## config.mk

```make
export PLATFORM = sky130hd
export DESIGN_NAME = vcpu_maint_ctl
export DESIGN_NICKNAME = d
export VERILOG_FILES = /design/src/design/vcpu_maint_pkg.sv /design/src/design/vcpu_maint_ctl.sv
export VERILOG_INCLUDE_DIRS = /design/src /design/src/design
export SDC_FILE = /design/constraint.sdc
export NUM_CORES = 1
export LEC_CHECK = 0
export BUFFER_PORTS_ARGS = -buffer_cell sky130_fd_sc_hd__buf_4
export CAP_MARGIN = 20
export CORE_AREA = 2 2 149 151
export DETAILED_ROUTE_END_ITERATION = 12
export DIE_AREA = 0 0 151 153
export GPL_TIMING_DRIVEN = 0
export SETUP_SLACK_MARGIN = 0.15
export SYNTH_ARGS = -nofsm -noshare
export SYNTH_HDL_FRONTEND = slang
export SYNTH_SLANG_ARGS = --single-unit
export TNS_END_PERCENT = 30
```

## constraint.sdc

```tcl
create_clock -name clk -period 26.7 [get_ports clk]
set_clock_uncertainty 0.1 [all_clocks]
set_input_delay 6.675 -clock clk [delete_from_list [all_inputs] [get_ports clk]]
set_output_delay 6.675 -clock clk [all_outputs]
set_load 0.01 [all_outputs]
```

## src/design/vcpu_maint_map.svh

```systemverilog
// register map and field positions for the maintenance and vm control block
`ifndef VCPU_MAINT_MAP_SVH
`define VCPU_MAINT_MAP_SVH
`define STAT_GRP1_DIS     7
`define STAT_GRP1_EN      6
`define STAT_GRP0_DIS     5
`define STAT_GRP0_EN      4
`define STAT_NONE_PEND    3
`define STAT_ENTRY_MISS   2
`define STAT_FEW_ENTRIES  1
`define STAT_END_OF_IRQ   0
`define CTL_PMASK_HI      31
`define CTL_PMASK_LO      24
`define CTL_BP0_HI        23
`define CTL_BP0_LO        21
`define CTL_BP1_HI        20
`define CTL_BP1_LO        18
`define CTL_SPLIT_EOI     9
`define CTL_COMMON_BP     4
`define CTL_FAST_ROUTE    3
`define CTL_ACK_CTL       2
`define CTL_GRP1_EN       1
`define CTL_GRP0_EN       0
`define BP_MAX            3'h7
`define BP_ONE            3'h1
`define PRIO_RESET        8'h00
`define ID_SPURIOUS_GRP1  10'h3_FE
`define STATE_INACTIVE    2'h0
`define STATE_PENDING_BIT 0
`endif

```

## src/design/vcpu_maint_pkg.sv

```systemverilog
// types shared by the maintenance and vm control block
package vcpu_maint_pkg;
    typedef struct packed {
        logic grp1_disabled_event_en;
        logic grp1_enabled_event_en;
        logic grp0_disabled_event_en;
        logic grp0_enabled_event_en;
        logic none_pending_event_en;
        logic entry_missing_event_en;
        logic few_entries_event_en;
    } event_en_t;

    typedef struct packed {
        logic [7:0] virt_priority_mask;
        logic [2:0] grp0_binary_point;
        logic [2:0] grp1_binary_point;
        logic       split_drop_deactivate_mode;
        logic       common_binary_point;
        logic       grp0_fast_route;
        logic       grp1_ack_control;
        logic       virt_grp1_enable;
        logic       virt_grp0_enable;
    } vm_ctl_t;
endpackage

```

## src/design/vcpu_maint_ctl.sv

```systemverilog
// maintenance status and virtual machine control state
`include "vcpu_maint_map.svh"
module vcpu_maint_ctl #(
    parameter int          NUM_ENTRIES = 16,
    parameter logic [2:0]  PREEMPTION_BIT_COUNT = 3'h4,
    parameter bit          SRE_ALWAYS_ON = 1'b0,
    parameter bit          HYP_IMPLEMENTED = 1'b1
) (
    input  wire logic                    clk,
    input  wire logic                    rst,
    input  wire vcpu_maint_pkg::event_en_t event_en,
    input  wire logic [4:0]              end_miss_counter,
    input  wire logic [NUM_ENTRIES-1:0]  end_of_irq_status,
    input  wire logic [2*NUM_ENTRIES-1:0] list_entry_state,
    input  wire logic [NUM_ENTRIES-1:0]  list_entry_from_packet,
    input  wire logic                    hyp_enabled,
    input  wire logic                    at_top_level,
    input  wire logic                    ctl_write,
    input  wire logic                    ctl_write_secure,
    input  wire logic [63:0]             ctl_wdata,
    input  wire logic                    view_bp1_write,
    input  wire logic [2:0]              view_bp1_wdata,
    input  wire logic                    pend_valid,
    input  wire logic [7:0]              pend_priority,
    input  wire logic                    pend_grp1,
    input  wire logic [9:0]              pend_id,
    input  wire logic                    end_write,
    input  wire logic                    deact_write,
    output logic [63:0]                  status_rdata,
    output logic [31:0]                  status_rdata32,
    output logic [63:0]                  ctl_rdata,
    output logic [31:0]                  ctl_rdata32,
    output logic [2:0]                   view_bp1_rdata,
    output logic                         maint_irq,
    output logic                         virt_irq,
    output logic                         virt_fiq,
    output logic [9:0]                   ack_id,
    output logic                         drop_priority,
    output logic                         deactivate
);
    if (NUM_ENTRIES < 1 || NUM_ENTRIES > 16)
    begin : g_bad_entries
        $error("NUM_ENTRIES out of range");
    end
    if (PREEMPTION_BIT_COUNT > 3'h6)
    begin : g_bad_preempt
        $error("PREEMPTION_BIT_COUNT out of range");
    end

    // ------------------------------------------------------------
    // binary point minimums
    // ------------------------------------------------------------
    localparam logic [2:0] BP0_MIN = `BP_MAX - PREEMPTION_BIT_COUNT;
    localparam logic [2:0] BP1_MIN_NS =
        (BP0_MIN == `BP_MAX) ? `BP_MAX : BP0_MIN + `BP_ONE;

    // ------------------------------------------------------------
    // maintenance status
    // ------------------------------------------------------------
    logic [7:0] status;
    logic [7:0] next_status;
    logic       any_pending;
    logic [4:0] valid_count;
    vcpu_maint_pkg::vm_ctl_t ctl;
    vcpu_maint_pkg::vm_ctl_t next_ctl;

    always_comb
    begin
        any_pending = 1'b0;
        valid_count = 5'h0;
        for (int i = 0; i < NUM_ENTRIES; i++)
        begin
            if (!list_entry_from_packet[i])
            begin
                if (list_entry_state[2*i+`STATE_PENDING_BIT])
                    any_pending = 1'b1;
                if (list_entry_state[2*i +: 2] != `STATE_INACTIVE)
                    valid_count = valid_count + 5'h1;
            end
        end
        next_status = 8'h00;
        next_status[`STAT_GRP1_DIS] = event_en.grp1_disabled_event_en
            & ~ctl.virt_grp1_enable;
        next_status[`STAT_GRP1_EN] = event_en.grp1_enabled_event_en
            & ctl.virt_grp1_enable;
        next_status[`STAT_GRP0_DIS] = event_en.grp0_disabled_event_en
            & ~ctl.virt_grp0_enable;
        next_status[`STAT_GRP0_EN] = event_en.grp0_enabled_event_en
            & ctl.virt_grp0_enable;
        next_status[`STAT_NONE_PEND] = event_en.none_pending_event_en
            & ~any_pending;
        next_status[`STAT_ENTRY_MISS] = event_en.entry_missing_event_en
            & (end_miss_counter != 5'h0);
        next_status[`STAT_FEW_ENTRIES] = event_en.few_entries_event_en
            & (valid_count <= 5'h1);
        next_status[`STAT_END_OF_IRQ] = |end_of_irq_status;
        if (!hyp_enabled)
            next_status = 8'h00;
    end

    always_ff @(posedge clk)
    begin
        if (rst)
            status <= 8'h00;
        else
            status <= next_status;
    end

    // ------------------------------------------------------------
    // control register
    // ------------------------------------------------------------
    always_comb
    begin
        next_ctl = ctl;
        if (ctl_write && HYP_IMPLEMENTED)
        begin
            next_ctl.virt_priority_mask =
                ctl_wdata[`CTL_PMASK_HI:`CTL_PMASK_LO];
            next_ctl.grp0_binary_point =
                (ctl_wdata[`CTL_BP0_HI:`CTL_BP0_LO] < BP0_MIN) ?
                BP0_MIN : ctl_wdata[`CTL_BP0_HI:`CTL_BP0_LO];
            if (ctl_write_secure)
                next_ctl.grp1_binary_point =
                    (ctl_wdata[`CTL_BP1_HI:`CTL_BP1_LO] < BP0_MIN) ?
                    BP0_MIN : ctl_wdata[`CTL_BP1_HI:`CTL_BP1_LO];
            else
                next_ctl.grp1_binary_point =
                    (ctl_wdata[`CTL_BP1_HI:`CTL_BP1_LO] < BP1_MIN_NS) ?
                    BP1_MIN_NS : ctl_wdata[`CTL_BP1_HI:`CTL_BP1_LO];
            next_ctl.split_drop_deactivate_mode =
                ctl_wdata[`CTL_SPLIT_EOI];
            next_ctl.common_binary_point = ctl_wdata[`CTL_COMMON_BP];
            next_ctl.grp0_fast_route =
                SRE_ALWAYS_ON | ctl_wdata[`CTL_FAST_ROUTE];
            next_ctl.grp1_ack_control =
                ~SRE_ALWAYS_ON & ctl_wdata[`CTL_ACK_CTL];
            next_ctl.virt_grp1_enable = ctl_wdata[`CTL_GRP1_EN];
            next_ctl.virt_grp0_enable = ctl_wdata[`CTL_GRP0_EN];
        end
        else if (view_bp1_write && !ctl.common_binary_point)
        begin
            next_ctl.grp1_binary_point = (view_bp1_wdata < BP1_MIN_NS) ?
                BP1_MIN_NS : view_bp1_wdata;
        end
    end

    always_ff @(posedge clk)
    begin
        if (rst)
        begin
            ctl <= '0;
            ctl.virt_priority_mask <= `PRIO_RESET;
            ctl.grp0_binary_point <= BP0_MIN;
            ctl.grp1_binary_point <= BP1_MIN_NS;
            ctl.grp0_fast_route <= SRE_ALWAYS_ON;
        end
        else
            ctl <= next_ctl;
    end

    // ------------------------------------------------------------
    // outputs
    // ------------------------------------------------------------
    logic [63:0] ctl_word;
    logic [2:0]  bp1_view;
    logic        sig_ok;

    always_comb
    begin
        ctl_word = 64'h0000_0000_0000_0000;
        ctl_word[`CTL_PMASK_HI:`CTL_PMASK_LO] = ctl.virt_priority_mask;
        ctl_word[`CTL_BP0_HI:`CTL_BP0_LO] = ctl.grp0_binary_point;
        ctl_word[`CTL_BP1_HI:`CTL_BP1_LO] = ctl.grp1_binary_point;
        ctl_word[`CTL_SPLIT_EOI] = ctl.split_drop_deactivate_mode;
        ctl_word[`CTL_COMMON_BP] = ctl.common_binary_point;
        ctl_word[`CTL_FAST_ROUTE] = ctl.grp0_fast_route;
        ctl_word[`CTL_ACK_CTL] = ctl.grp1_ack_control;
        ctl_word[`CTL_GRP1_EN] = ctl.virt_grp1_enable;
        ctl_word[`CTL_GRP0_EN] = ctl.virt_grp0_enable;
        if (!HYP_IMPLEMENTED && at_top_level)
            ctl_word = 64'h0000_0000_0000_0000;
        if (ctl.common_binary_point)
            bp1_view = (ctl.grp0_binary_point == `BP_MAX) ? `BP_MAX :
                ctl.grp0_binary_point + `BP_ONE;
        else
            bp1_view = ctl.grp1_binary_point;
        sig_ok = hyp_enabled && pend_valid
            && (pend_priority < ctl.virt_priority_mask)
            && (pend_grp1 ? ctl.virt_grp1_enable : ctl.virt_grp0_enable);
    end

    always_ff @(posedge clk)
    begin
        if (rst)
        begin
            status_rdata   <= 64'h0000_0000_0000_0000;
            status_rdata32 <= 32'h0000_0000;
            ctl_rdata      <= 64'h0000_0000_0000_0000;
            ctl_rdata32    <= 32'h0000_0000;
            view_bp1_rdata <= 3'h0;
            maint_irq      <= 1'b0;
            virt_irq       <= 1'b0;
            virt_fiq       <= 1'b0;
            ack_id         <= 10'h000;
            drop_priority  <= 1'b0;
            deactivate     <= 1'b0;
        end
        else
        begin
            status_rdata   <= {56'h0, status};
            status_rdata32 <= {24'h0, status};
            ctl_rdata      <= ctl_word;
            ctl_rdata32    <= ctl_word[31:0];
            view_bp1_rdata <= bp1_view;
            maint_irq      <= |status;
            virt_irq <= sig_ok && (pend_grp1 || !ctl.grp0_fast_route);
            virt_fiq <= sig_ok && !pend_grp1 && ctl.grp0_fast_route;
            ack_id <= (pend_grp1 && !ctl.grp1_ack_control) ?
                `ID_SPURIOUS_GRP1 : pend_id;
            drop_priority  <= end_write && hyp_enabled;
            deactivate <= hyp_enabled && ((end_write &&
                !ctl.split_drop_deactivate_mode) || (deact_write &&
                ctl.split_drop_deactivate_mode));
        end
    end
endmodule // vcpu_maint_ctl

```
------------------------------
◆ **Exercise**
Show me each line of the listing above with "block" in it.

◆ **Response area**
// register map and field positions for the maintenance and vm control block
// types shared by the maintenance and vm control block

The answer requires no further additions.